São João da Lagoa is a municipality in the north of the Brazilian state of Minas Gerais. As of 2020 the population was 4,932 in a total area of 990 km^{2}. It became a municipality in 1995.

==Geography==
São João da Lagoa is located at an elevation of 835 meters between the São Francisco River and Montes Claros. It is connected by state highway (partially paved) to Coração de Jesus. It belongs to the statistical microregion of Montes Claros. Neighboring municipalities are Coração de Jesus, Claro dos Poções, Ibiaí and Lagoa dos Patos.

Distances
- Belo Horizonte: 479 km.
- Montes Claros: 67 km.
- Coração de Jesus: 24 km.

==Economic activities==
The most important economic activities are cattle raising, commerce, and subsistence agriculture. The GDP in 2005 was R$14,576,000. São João da Lagoa is in the bottom tier of municipalities in the state with regard to economic and social development. It suffers from isolation, poor soils, and periodic drought. As of 2007 there were no banking agencies in the town. There was a small retail commerce serving the surrounding area of cattle and agricultural lands. In the rural area there were 818 establishments employing about 1,500 workers. Only 59 of the farms had tractors. There were 117 automobiles in all of the municipality. There were 28,000 head of cattle in 2006. The crops with a planted area of more than 100 hectares were beans, sugarcane, manioc, and corn.

==Health and education==
In the health sector there were 02 clinics and no hospitals. In the educational sector there were 03 primary schools and 01 middle school.

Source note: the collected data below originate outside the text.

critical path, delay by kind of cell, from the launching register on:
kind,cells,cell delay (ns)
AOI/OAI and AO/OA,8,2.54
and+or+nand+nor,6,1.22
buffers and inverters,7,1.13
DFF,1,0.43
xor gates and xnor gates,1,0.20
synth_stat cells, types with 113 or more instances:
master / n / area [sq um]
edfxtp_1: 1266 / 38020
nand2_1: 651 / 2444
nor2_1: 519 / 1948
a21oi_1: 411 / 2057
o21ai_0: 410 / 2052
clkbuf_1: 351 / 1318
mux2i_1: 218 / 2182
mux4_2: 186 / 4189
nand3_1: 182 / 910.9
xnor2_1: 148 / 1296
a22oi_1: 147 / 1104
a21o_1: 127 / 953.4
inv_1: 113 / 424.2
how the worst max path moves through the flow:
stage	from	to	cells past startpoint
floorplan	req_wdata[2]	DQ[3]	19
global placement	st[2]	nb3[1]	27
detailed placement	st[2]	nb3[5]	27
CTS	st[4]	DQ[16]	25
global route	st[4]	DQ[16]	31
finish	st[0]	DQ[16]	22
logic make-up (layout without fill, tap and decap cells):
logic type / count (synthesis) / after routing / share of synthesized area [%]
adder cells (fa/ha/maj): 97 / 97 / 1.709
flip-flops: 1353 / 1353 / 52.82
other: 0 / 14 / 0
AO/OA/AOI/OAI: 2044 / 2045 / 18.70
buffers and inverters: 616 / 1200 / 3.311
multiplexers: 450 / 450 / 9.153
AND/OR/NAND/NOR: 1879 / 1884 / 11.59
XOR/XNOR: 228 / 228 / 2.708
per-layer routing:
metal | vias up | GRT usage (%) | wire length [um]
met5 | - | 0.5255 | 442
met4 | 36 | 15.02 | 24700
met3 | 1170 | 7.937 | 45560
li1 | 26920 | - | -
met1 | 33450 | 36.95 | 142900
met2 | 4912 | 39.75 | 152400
What follows belongs to an exercise in optimizing a design on an open flow for small area, a short achievable clock period and few clock cycles per item; a production flow would make more cautious choices.
At most, simulation tests tie the RTL to the original design; equivalence was not proved.
The RTL of runs 3 to 6 was laid out without a check of its function.
Power figures rest on the tool's default switching activity, not on a simulated workload.

==> flow/run.sh <==
#!/bin/bash
# synth_recipe.tcl (not shown) runs the flow's synth.tcl, then flattens the netlist and writes it again
# the make line also repeats each setting of config.mk as NAME=value (left out here)
make -C /OpenROAD-flow-scripts/flow DESIGN_CONFIG=/design/flow/config.mk WORK_HOME=/design/flow/orfs CLKGATE_MAP_FILE= SYNTH_SCRIPT=/design/flow/synth_recipe.tcl finish
==> flow/config.mk <==
export PLATFORM = sky130hd
export DESIGN_NAME = k2000_payload_codec
export DESIGN_NICKNAME = k2000_payload_codec
export VERILOG_FILES = /design/flow/design.v
export SDC_FILE = /design/flow/constraint.sdc
export NUM_CORES = 4
export LEC_CHECK = 0
export CAP_MARGIN = 20
export CORE_MARGIN = 2
export CORE_UTILIZATION = 40
export SETUP_SLACK_MARGIN = 5
export SLEW_MARGIN = 20
==> flow/constraint.sdc <==
create_clock -name core_clock -period 10.0 [get_ports {clk}]
set_input_delay 2.0000 -clock core_clock [delete_from_list [all_inputs] [get_ports {clk}]]
set_output_delay 2.0000 -clock core_clock [all_outputs]
set_load 0.01 [all_outputs]
==> flow/design.v <==
module k2000_payload_codec (
    input  wire        clk,
    input  wire        rst,
    input  wire        cmd_valid,
    output wire        cmd_ready,
    input  wire        cmd_dir,       
    input  wire [3:0]  cmd_n,         
    input  wire [20:0] cmd_size,      
    input  wire        in_valid,
    output wire        in_ready,
    input  wire [7:0]  in_data,
    input  wire        in_last,
    output wire        out_valid,
    input  wire        out_ready,
    output wire [7:0]  out_data,
    output wire        out_last,
    output wire        done,
    output wire [2:0]  status,
    output wire [23:0] info_a,
    output wire [23:0] info_b
);
    localparam ST_OK       = 3'd0;
    localparam ST_BADWIDTH = 3'd1;
    localparam ST_CKSUM    = 3'd2;
    localparam ST_LENGTH   = 3'd3;
    localparam ST_MALFORM  = 3'd4;
    localparam ST_PADBITS  = 3'd5;
    reg         idle;        
    reg         run;         
    reg         drain;       
    reg         dv;          
    reg         pre;         
    reg         done_r;
    reg         in_rdy;
    reg         act;         
    reg         dir;
    reg         bad;
    reg  [2:0]  n;
    reg  [20:0] size;
    reg         padv;        
    reg  [2:0]  pad;         
    reg  [20:0] rcnt;        
    reg         rz;          
    reg         r1;          
    reg  [23:0] kcnt;        
    reg  [23:0] xreg;        
    reg  [7:0]  ebyte;       
    reg  [6:0]  sum;
    reg  [14:0] acc;         
    reg  [3:0]  cnt;         
    reg         first;       
    reg         over;        
    reg         mal;         
    reg         fresh;       
    reg         cks_sent;    
    reg  [2:0]  st;
    reg  [7:0]  od;
    reg         ov;
    reg         olast;
    assign cmd_ready = idle;
    assign in_ready  = in_rdy;
    assign out_valid = ov;
    assign out_data  = od;
    assign out_last  = olast;
    assign done      = done_r;
    assign status    = st;
    assign info_a    = xreg;
    assign info_b    = kcnt;
    function [2:0] m7add(input [2:0] a, input [2:0] b);
        reg [3:0] s;
        begin
            s = {1'b0, a} + {1'b0, b};
            m7add = s[2:0] + {2'd0, s[3]};
        end
    endfunction
    wire [20:0] nsz  = ~cmd_size;
    wire [11:0] r7a  = {m7add(nsz[2:0], nsz[5:3]), m7add(nsz[8:6], nsz[11:9]),
                        m7add(nsz[14:12], nsz[17:15]), nsz[20:18]};
    wire [2:0]  r7   = m7add(m7add(acc[11:9], acc[8:6]), m7add(acc[5:3], acc[2:0]));   
    wire [2:0]  pad7 = (r7 == 3'd7) ? 3'd0 : r7;
    wire [7:0]  nmask  = (8'd1 << n) - 8'd1;
    wire        adv    = !ov || out_ready;
    wire        take   = in_rdy && in_valid;
    wire        r2     = (rcnt == 21'd2);
    wire        dec    = run && !dir;
    wire        enc    = run && dir;
    wire        dat    = !rz && (!r1 || !cnt[3]);
    wire        d_pk   = dec && take && !in_last;           
    wire        d_end  = dec && take && in_last;            
    wire        tk     = act && take && (dir || (!in_last && dat));
    wire [7:0]  x8     = dir ? in_data : (in_data << (4'd8 - {1'b0, n}));
    wire [22:0] win    = {acc, x8};
    wire [3:0]  sh     = dir ? (cnt + 4'd8 - {1'b0, n}) : cnt;
    wire [22:0] y      = win >> sh;
    wire [3:0]  a_cnt  = dir ? 4'd8 : first ? ({1'b0, n} - {1'b0, pad}) : {1'b0, n};
    wire [3:0]  b      = dir ? {1'b0, n} : 4'd8;
    wire [3:0]  cnt_t  = cnt + a_cnt;
    wire        ge_t   = dir || cnt_t[3];
    wire        ge_0   = (cnt >= b);
    wire        emit   = act && adv && (tk ? ge_t : ge_0);
    wire [3:0]  cnt_tb = cnt_t - b;
    wire [3:0]  cnt_0b = cnt - b;
    wire [3:0]  cnt_n  = tk ? (emit ? cnt_tb : cnt_t) : (emit ? cnt_0b : cnt);
    wire [4:0]  n2     = {1'b0, n, 1'b0};
    wire        e_room = adv ? (tk ? ({1'b0, cnt} + 5'd8 < n2) : ({1'b0, cnt} < n2)) : (!tk && (cnt < {1'b0, n}));
    wire        d_room = adv || (tk ? (cnt_t <= 4'd8) : (cnt <= 4'd8));
    wire [14:0] acc_t  = dir ? {acc[6:0], in_data} : ((acc << n) | {7'd0, in_data & nmask});
    wire [6:0]  addend = dir ? (fresh ? od[6:0] : 7'd0) : in_data[6:0];
    wire [6:0]  addsum = sum + addend;
    wire        e_cks  = enc && act && adv && rz && (cnt == 4'd0) && !cks_sent;
    wire        e_end  = enc && ov && olast && out_ready;
    wire        e_bend = enc && bad && rz;
    wire        d_malb  = (in_data & ~nmask) != 8'd0;
    wire [7:0]  padmask = nmask & ~((8'd1 << (n - pad)) - 8'd1);
    wire        pad_bad = (ebyte & padmask) != 8'd0;
    wire        cks_ok  = (in_data == {1'b0, sum});
    wire        len_ok  = !over && (rz || (r1 && cnt[3]));
    wire [2:0]  d_code  = bad      ? ST_BADWIDTH :
                          !cks_ok  ? ST_CKSUM    :
                          !len_ok  ? ST_LENGTH   :
                          mal      ? ST_MALFORM  :
                          pad_bad  ? ST_PADBITS  : ST_OK;
    wire        r_dec  = dir ? (enc && take) : emit;
    wire        r_nz_n = r_dec ? !(rz || r1) : !rz;
    wire        dv_sz  = (rcnt[4:0] > 5'd3);
    wire [2:0]  nm1    = n - 3'd1;
    wire        dv_bit = dv_sz ? size[20] : nm1[rcnt[1:0] - 2'd1];
    wire [3:0]  dv_rt  = {pad, dv_bit};
    wire        dv_ge  = (dv_rt >= {1'b0, n});
    wire [2:0]  dv_rem = dv_ge ? (dv_rt[2:0] - n) : dv_rt[2:0];
    wire [2:0]  padx   = (n == 3'd7) ? pad7 : (nm1 - pad);
    wire        cn_bad = (cmd_n == 4'd0) || cmd_n[3];
    wire        cn_div = (cmd_n == 4'd3) || (cmd_n == 4'd5) || (cmd_n == 4'd6);
    wire        cn_7   = (cmd_n == 4'd7);
    always @(posedge clk) begin
        if (rst) begin
            idle   <= 1'b1;
            run    <= 1'b0;
            drain  <= 1'b0;
            dv     <= 1'b0;
            pre    <= 1'b0;
            done_r <= 1'b0;
            in_rdy <= 1'b0;
            act    <= 1'b0;
            ov     <= 1'b0;
        end else begin
            done_r <= 1'b0;
            if (idle && cmd_valid) begin
                idle   <= 1'b0;
                run    <= !cn_div;
                dv     <= cn_div;
                pre    <= cn_div;
                act    <= !(cn_div || cn_7 || cn_bad);
                in_rdy <= !(cn_div || cn_7) && (!cmd_dir || (cmd_size != 21'd0));
            end
            if (run && !padv)
                act <= 1'b1;
            if (emit || e_cks)
                ov <= 1'b1;
            else if (out_ready)
                ov <= 1'b0;
            if (run) begin
                if (dir)
                    in_rdy <= r_nz_n && (!act || e_room);
                else
                    in_rdy <= !(take && in_last) && (!act || d_room);
            end
            if (d_end) begin
                run <= 1'b0;
                if (d_code == ST_OK) begin
                    if (rz && adv) begin
                        done_r <= 1'b1;
                        act    <= 1'b0;
                    end else
                        drain <= 1'b1;
                end else begin
                    ov  <= 1'b0;
                    act <= 1'b0;
                    if (d_code == ST_LENGTH)
                        dv <= 1'b1;
                    else
                        done_r <= 1'b1;
                end
            end
            if (drain && rz && adv) begin
                drain  <= 1'b0;
                act    <= 1'b0;
                done_r <= 1'b1;
            end
            if (e_end) begin
                run    <= 1'b0;
                act    <= 1'b0;
                done_r <= 1'b1;
            end
            if (e_bend) begin
                run    <= 1'b0;
                done_r <= 1'b1;
            end
            if (dv && r1) begin
                dv  <= 1'b0;
                pre <= 1'b0;
                if (pre)
                    run <= 1'b1;
                else
                    done_r <= 1'b1;
            end
            if (done_r)
                idle <= 1'b1;
        end
    end
    always @(posedge clk) begin
        if (idle && cmd_valid) begin
            dir      <= cmd_dir;
            n        <= cmd_n[2:0];
            bad      <= cn_bad;
            size     <= cmd_size;
            rcnt     <= cn_div ? 21'd24 : cmd_size;
            rz       <= !cn_div && (cmd_size == 21'd0);
            r1       <= !cn_div && (cmd_size == 21'd1);
            padv     <= !(cn_div || cn_7);
            pad      <= 3'd0;
            kcnt     <= 24'd0;
            xreg     <= 24'd0;
            ebyte    <= 8'd0;
            sum      <= 7'd0;
            acc      <= {3'd0, r7a};
            cnt      <= 4'd0;
            first    <= 1'b1;
            over     <= 1'b0;
            mal      <= 1'b0;
            fresh    <= 1'b0;
            cks_sent <= 1'b0;
            st       <= ST_OK;
        end
        if (run && !padv) begin
            padv <= 1'b1;
            pad  <= padx;
            acc  <= 15'd0;
            if (dir)
                cnt <= {1'b0, padx};
        end
        if (act) begin
            cnt <= cnt_n;
            if (tk)
                acc <= acc_t;
            if (emit) begin
                od    <= dir ? (y[7:0] & nmask) : y[7:0];
                olast <= !dir && r1;
            end
        end
        if (dir ? (enc && fresh) : d_pk)
            sum <= addsum;
        if (enc)
            fresh <= emit;
        if (e_cks) begin
            od       <= {1'b0, addsum};
            olast    <= 1'b1;
            cks_sent <= 1'b1;
        end
        if (d_pk && !bad) begin
            if (kcnt != 24'hFFFFFF)
                kcnt <= kcnt + 24'd1;
            first <= 1'b0;
            if (first || (!mal && d_malb))
                ebyte <= in_data;
            if (!mal && d_malb) begin
                mal  <= 1'b1;
                xreg <= kcnt;
            end
            if (!dat)
                over <= 1'b1;
        end
        if (r_dec) begin
            rcnt <= rcnt - 21'd1;
            rz   <= r1;
            r1   <= r2;
        end
        if (d_end) begin
            st <= d_code;
            if (!bad) begin
                if (!cks_ok)
                    xreg <= {16'd0, in_data};
                kcnt <= !cks_ok ? {17'd0, sum} :
                        !len_ok ? kcnt :
                        mal     ? {16'd0, ebyte} : 24'd0;
            end
            if (d_code == ST_LENGTH) begin
                rcnt <= 21'd24;
                rz   <= 1'b0;
                r1   <= 1'b0;
                pad  <= 3'd0;
            end
        end
        if (e_bend)
            st <= ST_BADWIDTH;
        if (dv) begin
            pad  <= dv_rem;
            if (!pre)
                xreg <= {xreg[22:0], dv_ge};
            if (dv_sz)
                size <= {size[19:0], size[20]};
            rcnt <= rcnt - 21'd1;
            rz   <= r1;
            r1   <= r2;
            if (r1 && pre) begin
                rcnt <= size;
                rz   <= (size == 21'd0);
                r1   <= (size == 21'd1);
            end
        end
    end
endmodule
This design comes from an exercise in tuning for small area on the open sky130 flow, not from production work.
In this exercise RTL edits were held to simulation tests only and were not proved equivalent to the original.
Power and IR drop assume default switching activity.

==> flow/design.v <==
module trinket_core (
    input  wire        clk,
    input  wire        rst,           
    input  wire        cmd_valid,
    input  wire [2:0]  cmd_op,
    input  wire [15:0] cmd_arg,
    output wire        cmd_ready,
    output wire [15:0] imem_addr,
    input  wire [15:0] imem_rdata,
    output wire [15:0] dmem_addr,
    output wire        dmem_we,
    output wire [15:0] dmem_wdata,
    input  wire [15:0] dmem_rdata,
    input  wire [2:0]  dbg_sel,
    output wire [15:0] dbg_data,
    output wire [15:0] pc_out,
    output wire        bp_hit
);
    localparam CMD_STEP   = 3'd0;
    localparam CMD_RUN    = 3'd1;
    localparam CMD_SETPC  = 3'd2;
    localparam CMD_ADDBP  = 3'd3;
    localparam CMD_DELBP  = 3'd4;
    localparam CMD_CLRREG = 3'd5;
    localparam OP_ADD  = 3'd0;
    localparam OP_ADDI = 3'd1;
    localparam OP_NAND = 3'd2;
    localparam OP_LUI  = 3'd3;
    localparam OP_SW   = 3'd4;
    localparam OP_LW   = 3'd5;
    localparam OP_BEQ  = 3'd6;
    localparam OP_JALR = 3'd7;
    localparam S_IDLE = 4'd0;    
    localparam S_CLR  = 4'd1;    
    localparam S_LDT  = 4'd2;    
    localparam S_ADD1 = 4'd3;    
    localparam S_ADD2 = 4'd4;    
    localparam S_DEL  = 4'd5;    
    localparam S_DEC  = 4'd6;    
    localparam S_EX1  = 4'd7;    
    localparam S_JAL2 = 4'd8;    
    localparam S_MEM  = 4'd9;    
    localparam S_LWWR = 4'd10;   
    localparam S_PC   = 4'd11;   
    localparam S_PL   = 4'd12;   
    localparam S_BPC  = 4'd13;   
    reg  [5:0]   ph;
    reg  [3:0]   st;
    reg          arm;        
    reg          c;          
    reg          f;          
    reg          g;          
    reg          tk;         
    reg          rb;         
    reg          hit;
    reg  [3:0]   bpv;
    reg  [111:0] xs;         
    reg  [63:0]  bp;         
    reg  [15:0]  pc;
    reg  [15:0]  A;
    reg  [15:0]  T;
    wire [3:0] p    = ph[3:0];
    wire       p0   = (p == 4'd0);
    wire       p15  = (p == 4'd15);
    wire       ph63 = (ph == 6'd63);
    wire [1:0] slot = ph[5:4];
    wire       idle = (st == S_IDLE);
    wire [15:0] instr  = imem_rdata;
    wire [2:0]  opcode = instr[15:13];
    wire [2:0]  ra     = instr[12:10];
    wire [2:0]  rb_    = instr[9:7];
    wire [2:0]  rc     = instr[2:0];
    wire [15:0] xr [0:7];
    genvar gi;
    generate
        assign xr[0] = 16'd0;
        for (gi = 1; gi < 8; gi = gi + 1) begin : g_xr
            assign xr[gi] = xs[16*gi-1 -: 16];
        end
    endgenerate
    wire [2:0]  sel1 = idle ? dbg_sel : (opcode[2] ? ra : rc);
    wire [15:0] m    = xr[sel1];
    wire [31:0] mm   = {m, m} << p;
    wire        x1s  = m[0];
    wire [15:0] mb   = xr[rb_];
    wire        x2s  = mb[0];
    wire        is_lui = (opcode == OP_LUI);
    wire [15:0] immv   = is_lui ? {instr[9:0], 6'd0} : {9'd0, instr[6:0]};
    wire        imm_s  = immv[p];
    wire        pc_s   = pc[p];
    wire        rd_s   = dmem_rdata[p];
    reg  oa, ob, cin0;
    reg  xwe, xclr, wbit;
    reg  aen, ain;
    reg  tin;
    reg  bpin;
    reg  d;               
    wire ci = p0 ? cin0 : c;
    wire s  = oa ^ ob ^ ci;
    wire co = (oa & ob) | (ci & (oa ^ ob));
    wire match = ~(f | d);           
    wire bpv_j = bpv[slot];
    wire add_wr = ~g & ~bpv_j;       
    always @(*) begin
        oa = 1'b0; ob = 1'b0; cin0 = 1'b0;
        xwe = 1'b0; xclr = 1'b0; wbit = 1'b0;
        aen = 1'b0; ain = A[0];
        tin = T[0];
        bpin = bp[0];
        d = 1'b0;
        case (st)
            S_CLR: if (arm) begin
                xclr = 1'b1;
                aen  = 1'b1;
                ain  = 1'b0;
            end
            S_LDT: if (arm) begin
                aen = 1'b1;
                tin = A[0];
            end
            S_ADD1, S_DEL: if (arm) begin
                aen = 1'b1;
                d   = A[0] ^ bp[0];
            end
            S_ADD2: begin
                aen = 1'b1;
                if (add_wr) bpin = A[0];
            end
            S_DEC: begin
                oa = T[0]; ob = 1'b1;
                tin = s;
            end
            S_EX1: case (opcode)
                OP_ADD:  begin oa = x2s; ob = x1s; xwe = 1'b1; wbit = s; end
                OP_ADDI: begin oa = x2s; ob = imm_s; xwe = 1'b1; wbit = s; end
                OP_NAND: begin xwe = 1'b1; wbit = ~(x2s & x1s); end
                OP_LUI:  begin xwe = 1'b1; wbit = imm_s; end
                OP_SW, OP_LW: begin oa = x2s; ob = imm_s; aen = 1'b1; ain = s; end
                OP_BEQ:  d = x1s ^ x2s;
                OP_JALR: begin oa = pc_s; cin0 = 1'b1; xwe = 1'b1; wbit = s; end
            endcase
            S_JAL2: begin aen = 1'b1; ain = x2s; end
            S_LWWR: begin xwe = 1'b1; wbit = rd_s; end
            S_PC: begin
                oa = pc_s; ob = g & imm_s; cin0 = 1'b1;
                aen = 1'b1; ain = s;
            end
            S_BPC: d = pc_s ^ bp[0];
            default: ;
        endcase
    end
    wire a_sh   = ~idle & aen;
    wire a_hold = ~idle & ~aen;
    integer r;
    always @(posedge clk) begin
        for (r = 1; r < 8; r = r + 1)
            xs[16*r-1 -: 16] <= {(xclr ? 1'b0 : (xwe && ra == r) ? wbit : xs[16*r-16]),
                                 xs[16*r-1 -: 15]};
        bp <= {bpin, bp[63:1]};
        T  <= {tin, T[15:1]};
        c  <= co;
        f  <= p15 ? 1'b0 : (f | d);
        A <= ({16{idle}} & cmd_arg) | ({16{a_sh}} & {ain, A[15:1]}) | ({16{a_hold}} & A);
        if (st == S_PL) pc <= A;
        if (rst) begin
            ph  <= 6'd0;
            st  <= S_CLR;
            arm <= 1'b0;
            tk  <= 1'b0;
            hit <= 1'b0;
            bpv <= 4'd0;
        end else begin
            ph  <= ph + 6'd1;
            if (idle)
                arm <= 1'b0;
            else if (p15 && (ph63 || !(st == S_ADD1 || st == S_DEL)))
                arm <= 1'b1;
            case (st)
                S_IDLE: if (cmd_valid) begin
                    tk <= (cmd_op == CMD_STEP) || (cmd_op == CMD_RUN);
                    rb <= (cmd_op == CMD_RUN);
                    g  <= 1'b0;
                    case (cmd_op)
                        CMD_STEP, CMD_RUN: begin hit <= 1'b0; st <= S_LDT; end
                        CMD_SETPC:  st <= S_PL;
                        CMD_ADDBP:  st <= S_ADD1;
                        CMD_DELBP:  st <= S_DEL;
                        CMD_CLRREG: st <= S_CLR;
                        default: ;
                    endcase
                end
                S_CLR:  if (arm && p15) st <= S_PL;
                S_LDT:  if (arm && p15) st <= S_DEC;
                S_ADD1: begin
                    if (arm && p15 && bpv_j && match) g <= 1'b1;
                    if (arm && ph63) st <= S_ADD2;
                end
                S_ADD2: begin
                    if (p15 && add_wr) begin
                        bpv[slot] <= 1'b1;
                        g <= 1'b1;
                    end
                    if (ph63) st <= S_IDLE;
                end
                S_DEL: begin
                    if (arm && p15 && match) bpv[slot] <= 1'b0;
                    if (arm && ph63) st <= S_IDLE;
                end
                S_DEC:  if (p15) st <= co ? S_EX1 : S_IDLE;
                S_EX1:  if (p15) begin
                    g <= (opcode == OP_BEQ) ? match : (opcode == OP_LW);
                    case (opcode)
                        OP_JALR:      st <= S_JAL2;
                        OP_SW, OP_LW: st <= S_MEM;
                        default:      st <= S_PC;
                    endcase
                end
                S_JAL2: if (p15) st <= S_PL;
                S_MEM:  if (p15) st <= g ? S_LWWR : S_PC;
                S_LWWR: if (p15) begin g <= 1'b0; st <= S_PC; end
                S_PC:   if (p15) st <= S_PL;
                S_PL: begin
                    if (!tk)                  st <= S_IDLE;
                    else if (!rb && p15)      st <= S_DEC;
                    else if (rb && ph63)      st <= S_BPC;
                end
                S_BPC: begin
                    if (p15 && bpv_j && match) hit <= 1'b1;
                    if (ph63) st <= (hit || (bpv_j && match)) ? S_IDLE : S_DEC;
                end
                default: st <= S_IDLE;
            endcase
        end
    end
    assign cmd_ready  = idle;
    assign imem_addr  = pc;
    assign pc_out     = pc;
    assign dmem_addr  = A;
    assign dmem_we    = (st == S_MEM) && p0 && !g && (A[15:13] != 3'b000);
    assign dbg_data   = mm[31:16];
    assign dmem_wdata = mm[31:16];
    assign bp_hit     = hit;
endmodule
export LEC_CHECK = 0
export CAP_MARGIN = 20
export CORE_MARGIN = 2
export CORE_UTILIZATION = 60
export PLACE_DENSITY = 0.75
export SLEW_MARGIN = 20
create_clock -name core_clock -period 10.0 [get_ports {clk}]
standard.sh (not shown) runs the stock make flow with config.mk's settings and CLKGATE_MAP_FILE= SYNTH_SCRIPT=/design/flow/synth_recipe.tcl, a recipe that flattens the netlist after the stock synthesis.
==> flow/flow/run.sh <==
#!/bin/bash
# Own layout flow:
#  1. the standard synthesis (standard.sh synth), unchanged;
#  2. its combinational logic re-mapped for area with a deeper ABC script; every
#     flip-flop instance of step 1 is kept as it is (same cells, same names);
#  3. the standard ORFS flow from floorplan to finish on that netlist, with
#     buf_1 port buffers and a clock tree of clkbuf_4 cells.
# Each tool writes its full output to a log file in this folder.
set -euo pipefail
HERE=$(pwd)
LIB=$FLOW_HOME/platforms/$FLOW_PLATFORM/lib/sky130_fd_sc_hd__tt_025C_1v80.lib
RES=$HERE/orfs/results/$FLOW_PLATFORM/trinket_core/base
YOSYS=$FLOW_HOME/../tools/install/yosys/bin/yosys
[[ -x $YOSYS ]] || YOSYS=yosys

bash standard.sh synth > log_1_standard_synth.log 2>&1
cp "$RES/1_2_yosys.v" "$HERE/standard_synth.v"

python3 flow/gen_models.py "$LIB" "$HERE/cell_models.v" > log_2_gen_models.log 2>&1
DU=$(sed -n '/^export DONT_USE_CELLS/,/^#/p' "$FLOW_HOME/platforms/$FLOW_PLATFORM/config.mk" \
     | grep -o 'sky130_fd_sc_hd__[a-z0-9_]*' | sed 's/^/-dont_use /' | tr '\n' ' ')
cat > remap.ys <<EOT
read_liberty -lib $LIB
read_verilog -overwrite $HERE/cell_models.v
read_verilog $HERE/standard_synth.v
hierarchy -top $FLOW_TOP
flatten
simplemap
opt -purge
opt_clean -purge
abc -liberty $LIB $DU -script $HERE/flow/deep.abc
splitnets
opt_clean -purge
hilomap -singleton -hicell sky130_fd_sc_hd__conb_1 HI -locell sky130_fd_sc_hd__conb_1 LO
insbuf -buf sky130_fd_sc_hd__buf_4 A X
check
stat -liberty $LIB
write_verilog -noattr -nohex -nodec $HERE/remapped.v
EOT
$YOSYS -s remap.ys > log_3_remap_yosys.log 2>&1
cp "$HERE/remapped.v" "$RES/1_2_yosys.v"
rm -f "$RES/1_synth.odb"

bash standard.sh \
  "BUFFER_PORTS_ARGS=-buffer_cell sky130_fd_sc_hd__buf_1" \
  "CTS_ARGS=-sink_clustering_enable -repair_clock_nets -buf_list sky130_fd_sc_hd__clkbuf_4 -sink_clustering_size 10 -sink_clustering_max_diameter 30 -dont_use_dummy_load" \
  finish > log_4_finish.log 2>&1
==> flow/flow/deep.abc <==
strash
&get -n
&deepsyn -T 60
&put
dch -f
map -a
topo
Other scripts of this flow, unchanged in this note and not shown: flow/flow/gen_models.py
The first run finished with timing, DRC and antenna clean.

- Municipal Human Development Index: 0.673 (2000)
- State ranking: 665 out of 853 municipalities as of 2000
- National ranking: 3,417 out of 5,138 municipalities as of 2000

The highest ranking municipality in Minas Gerais in 2000 was Poços de Caldas with 0.841, while the lowest was Setubinha with 0.568. Nationally the highest was São Caetano do Sul in São Paulo with 0.919, while the lowest was Setubinha. In more recent statistics (considering 5,507 municipalities) Manari in the state of Pernambuco has the lowest rating in the country—0,467—putting it in last place.